Days after Minnesota became the 23rd state in America to legalize recreational use of marijuana last month, the federal Bureau of Alcohol, Tobacco and Firearms sent out a friendly reminder to residents there: when you take advantage of your newfound right to smoke weed, you are giving up your Second Amendment rights.
The federal Gun Control Act of 1968, the agency said in a statement, prohibits any user of a controlled substance in America from shipping, transporting, receiving or possessing firearms or ammunition of any kind. Marijuana, at the federal level, is still considered a controlled substance, the statement said, and the rule applies to both medical and recreational users of the drug.
“Until marijuana is legalized federally, firearms owners and possessors should be mindful that it remains federally illegal to mix marijuana with firearms and ammunition,” said the acting Special Agent in Charge of the agency’s St.
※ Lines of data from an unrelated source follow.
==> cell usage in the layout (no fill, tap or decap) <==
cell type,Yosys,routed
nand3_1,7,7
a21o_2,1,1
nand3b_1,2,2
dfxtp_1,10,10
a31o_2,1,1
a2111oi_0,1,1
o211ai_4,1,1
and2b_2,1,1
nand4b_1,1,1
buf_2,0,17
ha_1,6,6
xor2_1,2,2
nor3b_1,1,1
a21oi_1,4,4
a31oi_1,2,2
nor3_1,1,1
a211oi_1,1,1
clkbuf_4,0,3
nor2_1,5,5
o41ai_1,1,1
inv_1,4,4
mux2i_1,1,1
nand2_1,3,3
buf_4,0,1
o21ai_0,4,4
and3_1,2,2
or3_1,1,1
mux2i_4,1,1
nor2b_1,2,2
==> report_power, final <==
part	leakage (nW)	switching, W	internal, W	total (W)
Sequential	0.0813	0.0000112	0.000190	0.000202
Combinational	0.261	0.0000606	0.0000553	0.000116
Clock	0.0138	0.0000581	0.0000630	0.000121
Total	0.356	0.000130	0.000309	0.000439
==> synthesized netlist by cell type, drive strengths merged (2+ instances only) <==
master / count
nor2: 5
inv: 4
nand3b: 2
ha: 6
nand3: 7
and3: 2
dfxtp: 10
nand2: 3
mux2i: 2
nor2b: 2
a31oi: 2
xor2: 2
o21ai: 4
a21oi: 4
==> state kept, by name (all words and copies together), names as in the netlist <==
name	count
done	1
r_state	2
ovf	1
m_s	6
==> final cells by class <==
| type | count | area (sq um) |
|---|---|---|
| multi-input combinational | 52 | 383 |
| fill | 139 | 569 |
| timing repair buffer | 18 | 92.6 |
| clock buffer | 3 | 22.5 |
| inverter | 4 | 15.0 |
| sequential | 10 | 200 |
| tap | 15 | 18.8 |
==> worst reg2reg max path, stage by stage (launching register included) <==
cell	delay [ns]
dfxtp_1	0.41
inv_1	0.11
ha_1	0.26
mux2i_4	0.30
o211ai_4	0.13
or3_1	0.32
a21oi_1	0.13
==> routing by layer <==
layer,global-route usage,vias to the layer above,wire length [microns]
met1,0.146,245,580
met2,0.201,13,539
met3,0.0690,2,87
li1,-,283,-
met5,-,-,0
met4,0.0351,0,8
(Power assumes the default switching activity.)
Paul office, Jeff Reed. “As regulators of the firearms industry and enforcers of firearms laws, we felt it was important to remind Minnesotans of this distinction as the marijuana laws adjust here in the State of Minnesota.”
The notice was another stark reminder of just how much of a tangle marijuana laws are in America at the moment. Retailers in some states can sell the drug, but they can’t accept credit cards or open bank accounts with their proceeds. Farmers can grow the crop in some states, but they can’t sell to buyers across state lines without running afoul of interstate commerce rules. Tax deductions for overhead, wages, advertising and other expenses that most businesses are allowed to take on federal returns are not allowed for companies in the marijuana business.
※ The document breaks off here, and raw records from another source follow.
**src/rtl/vector_out_pkg.sv**
```systemverilog
// Shared types and default parameters for the vector output-capture slice.
package vector_out_pkg;

  localparam int unsigned DEF_DATA_WIDTH  = 19;
  localparam int unsigned DEF_VECTOR_SIZE = 6;
  localparam int unsigned DEF_DEPTH       = 8;
  localparam int unsigned DEF_CNT_WIDTH   = 16;

  typedef logic [DEF_DATA_WIDTH-1:0] lane_t;

  typedef struct packed {
    logic                              scalarMode;
    lane_t [DEF_VECTOR_SIZE-1:0]       lanes;
  } capture_entry_t;

  typedef enum logic {
    IDLE = 1'b0,
    SEND = 1'b1
  } ser_state_t;

endpackage

```
**src/rtl/sync_fifo.sv**
```systemverilog
// Synchronous first-word-fall-through FIFO with registered full/empty flags.
module sync_fifo #(
  parameter int unsigned WIDTH = 8,
  parameter int unsigned DEPTH = 8
) (
  input  logic             clk_i,
  input  logic             rst_i,
  input  logic             push_i,
  input  logic             pop_i,
  input  logic [WIDTH-1:0] wdata_i,
  output logic [WIDTH-1:0] rdata_o,
  output logic             full_o,
  output logic             empty_o
);

  localparam int unsigned AW = $clog2(DEPTH);

  logic [WIDTH-1:0] mem_q [DEPTH];
  logic [AW-1:0]    wr_q, rd_q;
  logic [AW:0]      cnt_q, cnt_d;
  logic             full_q, empty_q;

  always_comb begin
    cnt_d = cnt_q;
    case ({push_i, pop_i})
      2'b10:   cnt_d = cnt_q + 1'b1;
      2'b01:   cnt_d = cnt_q - 1'b1;
      default: cnt_d = cnt_q;
    endcase
  end

  always_ff @(posedge clk_i) begin
    if (rst_i) begin
      wr_q    <= '0;
      rd_q    <= '0;
      cnt_q   <= '0;
      full_q  <= 1'b0;
      empty_q <= 1'b1;
    end else begin
      if (push_i) wr_q <= wr_q + 1'b1;
      if (pop_i)  rd_q <= rd_q + 1'b1;
      cnt_q   <= cnt_d;
      full_q  <= (cnt_d == (AW+1)'(DEPTH));
      empty_q <= (cnt_d == '0);
    end
  end

  always_ff @(posedge clk_i) begin
    if (push_i) mem_q[wr_q] <= wdata_i;
  end

  assign rdata_o = mem_q[rd_q];
  assign full_o  = full_q;
  assign empty_o = empty_q;

endmodule

```
**src/rtl/vector_output_capture.sv**
```systemverilog
// Captures CPU vector results into a FIFO and serialises them lane by lane
// over a valid/ready interface, with saturating capture/drop counters.
module vector_output_capture
  import vector_out_pkg::*;
#(
  parameter int unsigned DATA_WIDTH  = DEF_DATA_WIDTH,
  parameter int unsigned VECTOR_SIZE = DEF_VECTOR_SIZE,
  parameter int unsigned DEPTH       = DEF_DEPTH,
  parameter int unsigned CNT_WIDTH   = DEF_CNT_WIDTH
) (
  input  logic                              clock,
  input  logic                              reset,
  input  logic [VECTOR_SIZE*DATA_WIDTH-1:0] out,
  input  logic                              outFlag,
  input  logic                              scalarMode,
  output logic [DATA_WIDTH-1:0]             laneData,
  output logic                              laneValid,
  input  logic                              laneReady,
  output logic [$clog2(VECTOR_SIZE)-1:0]    laneIndex,
  output logic                              lastLane,
  output logic                              full,
  output logic                              empty,
  output logic [CNT_WIDTH-1:0]              captureCount,
  output logic [CNT_WIDTH-1:0]              dropCount
);

  localparam int unsigned IW = $clog2(VECTOR_SIZE);
  localparam int unsigned VW = VECTOR_SIZE * DATA_WIDTH;
  localparam int unsigned EW = 1 + VW;
  localparam logic [IW-1:0] LAST_IDX = IW'(VECTOR_SIZE - 1);

  logic [EW-1:0] head;
  logic          fifo_full, fifo_empty;
  logic          push, pop, room, xfer, final_beat;

  ser_state_t     state_q, state_d;
  logic [VW-1:0]  lanes_q, lanes_d;
  logic           scalar_q, scalar_d;
  logic [IW-1:0]  idx_q, idx_d;
  logic [CNT_WIDTH-1:0] cap_q, cap_d, drop_q, drop_d;

  // A pop on this edge frees a slot, so a full FIFO can still accept the push.
  assign room = !fifo_full || pop;
  assign push = outFlag && room;

  sync_fifo #(
    .WIDTH(EW),
    .DEPTH(DEPTH)
  ) u_fifo (
    .clk_i   (clock),
    .rst_i   (reset),
    .push_i  (push),
    .pop_i   (pop),
    .wdata_i ({scalarMode, out}),
    .rdata_o (head),
    .full_o  (fifo_full),
    .empty_o (fifo_empty)
  );

  assign laneValid  = (state_q == SEND);
  assign xfer       = laneValid && laneReady;
  assign final_beat = scalar_q ? (idx_q == '0) : (idx_q == LAST_IDX);

  always_comb begin
    state_d  = state_q;
    lanes_d  = lanes_q;
    scalar_d = scalar_q;
    idx_d    = idx_q;
    pop      = 1'b0;
    case (state_q)
      IDLE: begin
        if (!fifo_empty) pop = 1'b1;
      end
      SEND: begin
        if (xfer) begin
          if (final_beat) begin
            if (!fifo_empty) pop = 1'b1;
            else             state_d = IDLE;
          end else begin
            lanes_d = lanes_q >> DATA_WIDTH;
            idx_d   = idx_q + 1'b1;
          end
        end
      end
      default: state_d = IDLE;
    endcase
    if (pop) begin
      lanes_d  = head[VW-1:0];
      scalar_d = head[EW-1];
      idx_d    = '0;
      state_d  = SEND;
    end
  end

  always_comb begin
    cap_d  = cap_q;
    drop_d = drop_q;
    if (push && (cap_q != '1))               cap_d  = cap_q + 1'b1;
    if (outFlag && !room && (drop_q != '1))  drop_d = drop_q + 1'b1;
  end

  always_ff @(posedge clock) begin
    if (reset) begin
      state_q  <= IDLE;
      lanes_q  <= '0;
      scalar_q <= 1'b0;
      idx_q    <= '0;
      cap_q    <= '0;
      drop_q   <= '0;
    end else begin
      state_q  <= state_d;
      lanes_q  <= lanes_d;
      scalar_q <= scalar_d;
      idx_q    <= idx_d;
      cap_q    <= cap_d;
      drop_q   <= drop_d;
    end
  end

  assign laneData     = lanes_q[DATA_WIDTH-1:0];
  assign laneIndex    = idx_q;
  assign lastLane     = laneValid && final_beat;
  assign full         = fifo_full;
  assign empty        = fifo_empty;
  assign captureCount = cap_q;
  assign dropCount    = drop_q;

endmodule
```
**config.mk**
```make
export PLATFORM = sky130hd
export DESIGN_NAME = vector_output_capture
export DESIGN_NICKNAME = d
export VERILOG_FILES = /design/src/rtl/vector_out_pkg.sv /design/src/rtl/sync_fifo.sv /design/src/rtl/vector_output_capture.sv
export SDC_FILE = /design/constraint.sdc
export NUM_CORES = 1
export LEC_CHECK = 0
export ABC_AREA = 1
export BUFFER_PORTS_ARGS = -buffer_cell sky130_fd_sc_hd__buf_2
export CAP_MARGIN = 20
export CORE_ASPECT_RATIO = 1.4
export CORE_UTILIZATION = 45
export CTS_CLUSTER_SIZE = 25
export DETAILED_ROUTE_END_ITERATION = 12
export PLACE_DENSITY = 0.69
export SYNTH_ARGS = -nofsm -noshare
export SYNTH_HDL_FRONTEND = slang
export SYNTH_SLANG_ARGS = --single-unit
```
**constraint.sdc**
```tcl
create_clock -name clock -period 10.8 [get_ports clock]
set_clock_uncertainty 0.05 [all_clocks]
set_input_delay 2.16 -clock clock [delete_from_list [all_inputs] [get_ports clock]]
set_output_delay 2.16 -clock clock [all_outputs]
set_load 0.01 [all_outputs]
```
# --- After elaboration in Yosys (flattened, before gate mapping) ---
# Memories as Yosys holds them, arrays and structs flattened. A register that Yosys moved wholly into a read port is not among the register bits.
# Cells that the tools add are included.
op_classes:
  add_sub_neg: 7
  eq_ne: 7
  muxes: 18
  n_bitwise: 2
  n_reduce_logical: 16
op_table:
  columns: ["op", "n"]
  rows:
  - ["$mux 114", 4]
  - ["$add 16x1->16 const B", 2]
  - ["$ne 16x16->1 const B", 2]
  - ["$mux 1", 10]
  - ["$add 3x1->3 const B", 3]
  - ["$pmux 4 s2", 1]
  - ["$logic_and 1x1->1", 6]
  - ["$mux 3", 2]
  - ["$reduce_and 3->1", 2]
  - ["$add 4x1->4 const B", 1]
  - ["$eq 4x4->1 const B", 1]
  - ["$logic_not 4->1", 1]
  - ["$reduce_bool 2->1", 2]
  - ["$sub 4x1->4 const B", 1]
  - ["$eq 3x3->1 const B", 1]
  - ["$logic_not 3->1", 1]
  - ["$eq 2x1->1 const B", 1]
  - ["$eq 2x2->1 const B", 1]
  - ["$logic_not 1->1", 2]
  - ["$ne 2x2->1 const B", 1]
  - ["$not 1->1", 2]
  - ["$pmux 1 s2", 1]
  - ["$reduce_or 2->1", 1]
  - ["$logic_or 1x1->1", 1]
word_totals:
  reg_bits: 163
  ram_bits: 920
  in_bits: 119
  wordCells: 62
  memories: 1
memory_table:
  columns: ["name", "depth", "word_bits", "read_ports", "rd_clocked_by_memory_dff", "wr", "line", "rtl"]
  rows:
  - ["u_fifo.mem_q", 8, 115, 1, 1, 1, "sync_fifo.sv:18", "logic [WIDTH-1:0] mem_q [DEPTH];"]

# --- Logic depth before layout (Yosys ltp) ---
# Gate-level depths: netlist (run 1).
depth:
  word_depth: 10
  mapped_depth: 21
  mapped_depth_nobuf: 20

# --- Hierarchy ---
# From an unflattened synthesis (run 1), not the netlist that was laid out.
unflattened:
  hier_cells: 3671
  area_unflattened_um2: 43401.6
modules_own_cells:
  columns: ["mod", "instances", "cells_per_inst", "area_each_um2"]
  rows:
  - ["sync_fifo", 1, 2692, 36364.9]
  - ["vector_output_capture", 1, 979, 7036.7]

# --- Worst setup path after synthesis (run 1) ---
# OpenSTA, ideal clock, no wires.
synth_timing:
  kind: "in2reg"
  startpoint: "input port laneReady"
  endpoint: "memory u_fifo.mem_q[0][0] in the netlist's numbering (enable)"
  setup_time_ps: 590
  t_arrival_ps: 7662
  t_required_ps: 10160
  slack_ps: 2498
  stages: 8
  n_path_buf: 0
  path_cell_list: "nand2_1 inv_1 nand3_1 nand3_2 nand2_1 inv_1 nand2_1 nor2_1"
synth_between:
  elab_chain_cells: 7
synth_rtl:
  columns: ["element", "line", "rtl"]
  rows:
  - ["from (decl)", "vector_output_capture.sv:18", "input logic laneReady,"]
  - ["$logic_and 1x1->1", "vector_output_capture.sv:61", "assign xfer = laneValid && laneReady;"]
  - ["$mux 1", "vector_output_capture.sv:75", "if (xfer) begin"]
  - ["$pmux 1 s2", "vector_output_capture.sv:70", "case (state_q)"]
  - ["$logic_or 1x1->1", "vector_output_capture.sv:43", "assign room = !fifo_full || pop;"]
  - ["$logic_and 1x1->1", "vector_output_capture.sv:44", "assign push = outFlag && room;"]
  - ["$mux 1", "sync_fifo.sv:49", "if (push_i) mem_q[wr_q] <= wdata_i;"]
  - ["$mux 1 (not written as such)", "sync_fifo.sv:49", null]
  - ["to (decl)", "sync_fifo.sv:18", null]
# Every way passes these cells.

# --- Worst setup path after layout (run 1) ---
layout_timing:
  startpoint: "input port laneReady"
  endpoint: "memory u_fifo.mem_q[0][112] in the netlist's numbering (enable)"
# Same word-level chain as after synthesis.

==> results.ini, run 1 <==
[status]
outcome=completed

[worst_setup_path]
critPathBufInv=4
critical-path-max-stage-delay_ps=860
cp_slowest_cell=nor2_4
startpoint_type=input pin
cp_top_family=simple AND/OR/NAND/NOR gates
required_ps=11030
rrSetupSlack_ps=6570
crit_path_start=laneReady
path_cells=buf_2 > nand2_1 > inv_1 > nand3_1 > nand3_2 > nand2_1 > inv_1 > nand2_1 > nor2_4 > buf_4
crit_type=input pin to register
crit_top_cell=nand2_1
crit_fanout=45
cp-end-kind=register
worstPathArrival_ps=5430
regToRegStartpoint=laneIndex[0]$_SDFFE_PP0P_

[synthesis]
async_flop_share=0
syn-num-nets=4129
yosys.cell_count.top_type=edfxtp_1
syn_area_sq_mm=0.04383
synth-edff-count=920
ys_seq_elements=1086
yosys_most_used_dff=edfxtp_1
synth_top_area_cell=edfxtp_1
syn_area_per_cell_sq_um=10.96
yosys_warnings=0
synthCells=4000
synth_cell_types=31
synthTopCellsByArea=edfxtp_1 63%, dfxtp_1 7.6%, nor2_1 6.2%, o21ai_0 5.3%, nand2_1 5.2%
synthTopCellsByCount=920 x edfxtp_1, 722 x nor2_1, 606 x nand2_1
yosysSeqAreaShare=0.7061
yosysTopAreaCellShare=0.6303

[layout]
post-route-util=0.5068
multiInputGateArea_sq_mm=0.01115
drive_above_1_share=0.09766
fillCellCount=8486
nNetsFinal=4178
regArea_sq_mm=0.03096
syn2layout_area_growth_pct=11.71

[die]
chipHeight_um=371.3
die_area_sq_mm=0.09868
core_sq_mm=0.09662
fp.dieW_um=265.8
rows=135
start_util=0.4537
io_pins=177

[pwr]
p_leak_nw=16.92
power.total_mw=11.41
power.density_mw_per_mm2=233.1
ir_worst_vdd_v=0.0001587

[timing]
slew_headroom=0.2389
setup_viol=0
fin_crit_sh=0.4812
setup_tns_ps=0
fmax_mhz=192.4
fin_crit_ps=5197
slew_violations=0
hold_viol=0
rsz0062_at_grt=no
tightestPinTransition_ps=1142

[global_route]
grt_max_degree=220
grt_pass1_wl_um=165400
track_usage=0.2167
grt_antenna_before_repair=23
overflow=0
grt_pass1_vias=28529

[detailed_routing]
drt_iter0_markers=2861
via_count=29429
vias_per_cell=5.403
finalWirelength_um=108300
drcViolationCount=0
wl_per_cell_um=19.88
drtAntennaViolNets=0
dr.pass1.iters=7

[clock_tree]
cts_hold_buf=0
cts_resized=0
cts_root_buffer=clkbuf_16
cts.sinks=1086
post-cts-setup-buffers=0
clkTransAtPathRegs_ps=60
cts_tree=built
cts_max_path_buffers=3
ctsHtreeMaxLevel=3
clk_latency_ps=700
cts_buffers=102

[hold_path]
hold_start=u_fifo.rd_q[2]$_SDFFE_PP0P_
hold_path_class=register to register

[placed_design]
dp_hpwl_um=60820
portBuffers=176
gp_congestion=0.8115

[flow_run]
maxCapViolations=0

==> logic make-up (layout without fill, tap and decap cells) <==
kind of cell,count (synthesis),in the layout,share of synthesized area
adders and majority gates,10,10,0.002854
other,0,9,0
DFF,1086,1086,0.7061
xor gates and xnor gates,18,18,0.003597
AOI/OAI and AO/OA,828,828,0.09463
buffers and inverters,417,554,0.04125
and+or+nand+nor,1641,1641,0.1516
==> layer usage <==
layer	vias up	wire, um	track usage
li1	13952	-	-
met1	14370	42180	0.2666
met2	922	56980	0.3907
met3	181	6462	0.03086
met4	4	2642	0.06885
met5	-	28	0
==> flip-flops by register name, summed over array words and instances (netlist names), named ones only <==
| signal | cells |
|---|---|
| laneIndex | 3 |
| u_fifo.cnt_q | 4 |
| captureCount | 16 |
| u_fifo.wr_q | 3 |
| dropCount | 16 |
| scalar_q | 1 |
| laneValid | 1 |
| u_fifo.rd_q | 3 |
| lanes_q | 114 |
| u_fifo.mem_q | 920 |
| u_fifo.full_o | 1 |
| u_fifo.empty_o | 1 |
==> path summary, 6_finish.rpt <==
check                                        end  cells past startpoint
hold / removal                          register                      2
setup / recovery  u_fifo.mem_q[0][112]$_DFFE_PP_                     10
setup reg to reg  u_fifo.mem_q[0][112]$_DFFE_PP_                     10
hold reg to reg                         register                      2
==> worst reg2reg max path: cells and delay by family (launching register included) <==
| family | cells | cell delay, ps |
|---|---|---|
| simple gates | 7 | 2110 |
| buf+inv | 2 | 990 |
| flops | 1 | 440 |
| fa+ha+maj | 1 | 190 |
==> cells in the final DEF (no fill, tap or decap), types with 27 or more instances in the layout <==
master,n
edfxtp_1,920
nor2_1,714
nand2_1,606
o21ai_0,462
nand3_1,269
o21ai_1,214
buf_2,176
dfxtp_1,163
a21oi_1,150
inv_1,141
clkbuf_16,102
buf_4,31
nand4_1,27
==> area by class of cell <==
cell class,instances,share of cell area
multi-input cells,2497,0.2277
well taps,1301,0.03324
diodes,9,0.0004599
inverters,147,0.01168
flip-flops and latches,1086,0.6323
repair buffers,215,0.02647
clock buffers,129,0.05583
clock inverters,63,0.01234
==> per-stage QoR <==
stage	std cells	setup slack, ps	area, sq um	hold slack (ps)
global placement	5242	4460	45500	381.4
finish	5447	5603	48970	411.7
global route	5442	5312	48960	438.6
CTS	5434	5094	48840	413.5
detailed placement	5242	4380	45500	401.5
floorplan	4000	2498	43830	383.4
==> power breakdown <==
part           leakage [nW]  switching, mW  internal [mW]  total, mW
registers              9.72          0.233           4.88       5.11
clock network          1.61           1.59           1.94       3.53
logic                  5.58           1.95          0.829       2.78
total                  16.9           3.77           7.64       11.4
(Power assumes the default switching activity.)
==> run 2, diff against run 1 <==
==> constraint.sdc (replaced) <==
create_clock -name clock -period 5.16 [get_ports clock]
set_clock_uncertainty 0.05 [all_clocks]
set_input_delay 1.032 -clock clock [delete_from_list [all_inputs] [get_ports clock]]
set_output_delay 1.032 -clock clock [all_outputs]
set_load 0.01 [all_outputs]
==> run 2 against run 1 <==
  * Flip-flop and latch count did not move
  * Largest power group unchanged
  * Register-to-register slack got worse by 4800 ps
  * Non-clock buffer count rose by 12
  * Die area did not move
  * Utilization fell by 0.056 points
==> results.ini, run 2 (same netlist as run 1, synthesis figures left out) <==
[timing]
fin_crit_ps=3390
slew_headroom=0.3437  ; was 0.2389
fin_crit_sh=0.6569
holdWs_ps=414.3  ; was 411.7 ps
fmax_mhz=295.0
setup_viol=0  ; unchanged
rsz0062_at_grt=no  ; unchanged
slew_violations=0  ; unchanged
tightestPinTransition_ps=984.5  ; was 1142 ps
hold_viol=0  ; unchanged

[die]
chipHeight_um=371.3  ; unchanged
start_util=0.4537  ; unchanged
die_area_sq_mm=0.09868  ; unchanged
io_pins=177  ; unchanged
rows=135  ; unchanged
fp.dieW_um=265.8  ; unchanged
core_sq_mm=0.09662  ; unchanged

[global_route]
grt_max_degree=150  ; was 220
busiest_layer=met2  ; unchanged
grt_use_met3=0.03457  ; was 0.03086
met2_usage=0.3862  ; was 0.3907
grt_pass1_wl_um=167100  ; was 165400 um
grt_pass1_vias=28705  ; was 28529
track_usage=0.2200  ; was 0.2167
grt_util_met1=0.2711  ; was 0.2666
grt_antenna_before_repair=30  ; was 23
overflow=0  ; unchanged

[layout]
largest_register_ffs=920  ; unchanged
post-route-util=0.5063  ; was 0.5068
fillCellCount=8440  ; was 8486
regMostFlops=u_fifo.mem_q  ; unchanged
most-common-layout-cells=920 x edfxtp_1, 714 x nor2_1, 606 x nand2_1  ; unchanged
syn2layout_area_growth_pct=11.59  ; was 11.71%
reg_top3=u_fifo.mem_q: 920 flops, lanes_q: 114 flops  ; unchanged
nNetsFinal=4185  ; was 4178
drive_above_1_share=0.09444  ; was 0.09766
final_common_cell=edfxtp_1  ; unchanged
stdcell_area_sq_mm=0.04891  ; was 0.04897 sq mm

[clock_tree]
cts_root_buffer=clkbuf_16  ; unchanged
cts_hold_buf=0  ; unchanged
cts_buffers=97  ; was 102
cts.sinks=1086  ; unchanged
clk_latency_ps=680  ; was 700 ps
cts_resized=0  ; unchanged
ctsHtreeMaxLevel=3  ; unchanged
clkTransAtPathRegs_ps=60  ; about the same
cts_max_path_buffers=3  ; unchanged
cts_tree=built  ; unchanged
post-cts-setup-buffers=0  ; unchanged

[worst_setup_path]
cp-end-kind=register  ; unchanged
rrSetupSlack_ps=1770  ; was 6570 ps
required_ps=5420  ; was 11030 ps
worstPathArrival_ps=3650  ; was 5430 ps
crit_fanout=23  ; was 45
startpoint_type=register  ; was input pin
crit_type=register to register  ; was input pin to register

[placed_design]
dp_hpwl_um=62750  ; was 60820 um
portBuffers=176  ; unchanged
gp_congestion=0.8369  ; was 0.8115
dpl-instance-area_sq_mm=0.04579  ; was 0.04550 sq mm

[pwr]
p_leak_nw=16.90  ; was 16.92 nW
power.density_mw_per_mm2=483.5  ; was 233.1 mW/mm^2
p_sw_frac=0.3287  ; was 0.3303
p_seq_frac=0.451  ; was 0.448
comb_power_share=0.252  ; was 0.243
p_sw_mw=7.775  ; was 3.769 mW
power.internal_mw=15.87  ; was 7.643 mW
ir_worst_vdd_v=0.0004040  ; was 0.0001587 V
p_clk_frac=0.297  ; was 0.309

[detailed_routing]
drt_iter0_markers=2766  ; was 2861
dr.pass1.iters=5  ; was 7
finalWirelength_um=109700  ; was 108300 um
via_count=29527  ; was 29429
drtAntennaViolNets=0  ; unchanged
drcViolationCount=0  ; unchanged
vias_per_cell=5.417  ; was 5.403
wl_per_cell_um=20.12  ; was 19.88 um

[flow_run]
maxCapViolations=0  ; unchanged

[status]
outcome=completed  ; unchanged

[hold_path]
hold_path_class=register to register  ; unchanged

[run 2: cell count changes in the layout (fill, tap and decap cells not counted), sizes merged]
cell,previous run,this run
bufinv,5,6
clkbuf,129,126
inv,150,153
diode,9,10
buf,215,227
clkinvlp,10,3
clkinv,45,42
[run 2: power by group through the flow]
stage | registers [mW] | logic [mW] | clock network (mW)
detailed placement | 10.8 | 5.96 | 0
CTS | 10.7 | 5.99 | 7.12
finish | 10.7 | 5.97 | 7.02
global placement | 10.8 | 5.87 | 0
floorplan | 10.6 | 4.36 | 0
global route | 10.7 | 6.75 | 7.45
[run 2: cell type report]
class / count / area, sq um / share of cell area
Sequential cell: 1086 / 30960 / 0.6330
Multi-Input combinational cell: 2497 / 11150 / 0.2280
Clock buffer: 126 / 2587 / 0.05290
Tap cell: 1301 / 1628 / 0.03328
Timing Repair Buffer: 227 / 1509 / 0.03085
Inverter: 147 / 571.8 / 0.01169
Clock inverter: 57 / 481.7 / 0.009848
Antenna cell: 10 / 25.02 / 0.0005116
[run 2: per-layer routing]
metal	routed length (um)	vias to the layer above
met4	3298	8
met3	6922	196
li1	-	13965
met1	42690	14382
met2	56700	976
met5	50	-
[run 2: final timing paths]
kind | start | end | cells after the start
max | laneIndex[0]$_SDFFE_PP0P_ | u_fifo.mem_q[1][34]$_DFFE_PP_ | 10
min | u_fifo.rd_q[2]$_SDFFE_PP0P_ | register | 2
max reg2reg | laneIndex[0]$_SDFFE_PP0P_ | u_fifo.mem_q[1][34]$_DFFE_PP_ | 10
min reg2reg | u_fifo.rd_q[2]$_SDFFE_PP0P_ | register | 2
[run 2: stage by stage]
step / setup TNS (ps) / setup WS, ps / instances / power, mW
finish: 0 / 1770 / 5451 / 23.65
global route: 0 / 1581 / 5447 / 24.91
CTS: 0 / 1772 / 5440 / 23.77
detailed placement: 0 / 1285 / 5257 / 16.80
global placement: 0 / 1283 / 5257 / 16.69
floorplan: -102100 / -119.5 / 4000 / 14.98
[run 2: worst max-delay path: stages, from the launching register on]
cell and delay (ps):
dfxtp_1 420, ha_1 180, nand3_1 100, nand2_1 100, nand3_1 80, nand3_2 340
nand2_1 270, inv_1 180, nand2_1 250, nor2_4 540, buf_4 490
President Biden has argued that simple possession of marijuana should not be considered a crime, going so far last year as to announce a mass pardon of thousands of low-level marijuana offenders. He said it was unfair that these people “may be denied employment, housing, or educational opportunities as a result” of those convictions. At the same time, however, his Justice Department has argued in court that “the people” guaranteed Second Amendment rights do not include those who break the law.
So far, the courts have offered no clarity on the issue. One federal court in Oklahoma declared the ban unconstitutional in February, dismissing an indictment against a man charged with violating the prohibition. Judge Patrick Wyrick said in his ruling that the defendant’s status as a marijuana user does not justify “stripping him of his fundamental right to possess a firearm.”
Marijuana use, the judge continued, is “not in and of itself a violent, forceful, or threatening act” and “the mere use of marijuana carries none of the characteristics that the Nation’s history and tradition of firearms regulation supports.” The Justice Department has appealed Judge Wyrick’s ruling.
A second ruling from a federal court in Florida, however, decided the exact opposite. A judge in that case dismissed a lawsuit from plaintiffs claiming that their Second Amendment rights were being violated because they used, or wanted to use, marijuana for medical purposes. The judge took the Justice Department’s side when it argued that, regardless of state law, people who use marijuana are breaking federal law and therefore should be denied the right to possess firearms.
Second Amendment advocates such as the National Rifle Association have taken the side of marijuana users in the debate. “It would be unjust for the federal government to punish or deprive a person of a constitutional right for using a substance their state government has, as a matter of public policy, legalized,” a spokeswoman for the organization, Amy Hunter, tells the Sun.
Some in Congress also are trying to clear up the confusion. A Republican from Florida, Brian Mast, introduced a bill in the House in April that would change the existing law. His Gun Rights and Marijuana Act — which has yet to advance out of the House Judiciary Committee — would end the current prohibition on gun sales to marijuana users. The issue, Mr. Mast says, is of particular importance to veterans, many of whom use marijuana as a treatment for post-traumatic stress disorders.
“No one should be forced to choose between their rights: you have a right to bear arms, and in many states, you have a right to use cannabis,” he said. “Congress needs to legislate based on reality, and the reality is that those who legally use marijuana are being treated as second-class citizens. That’s not acceptable. Government exists to protect the rights of the people, and that’s what this bill does.”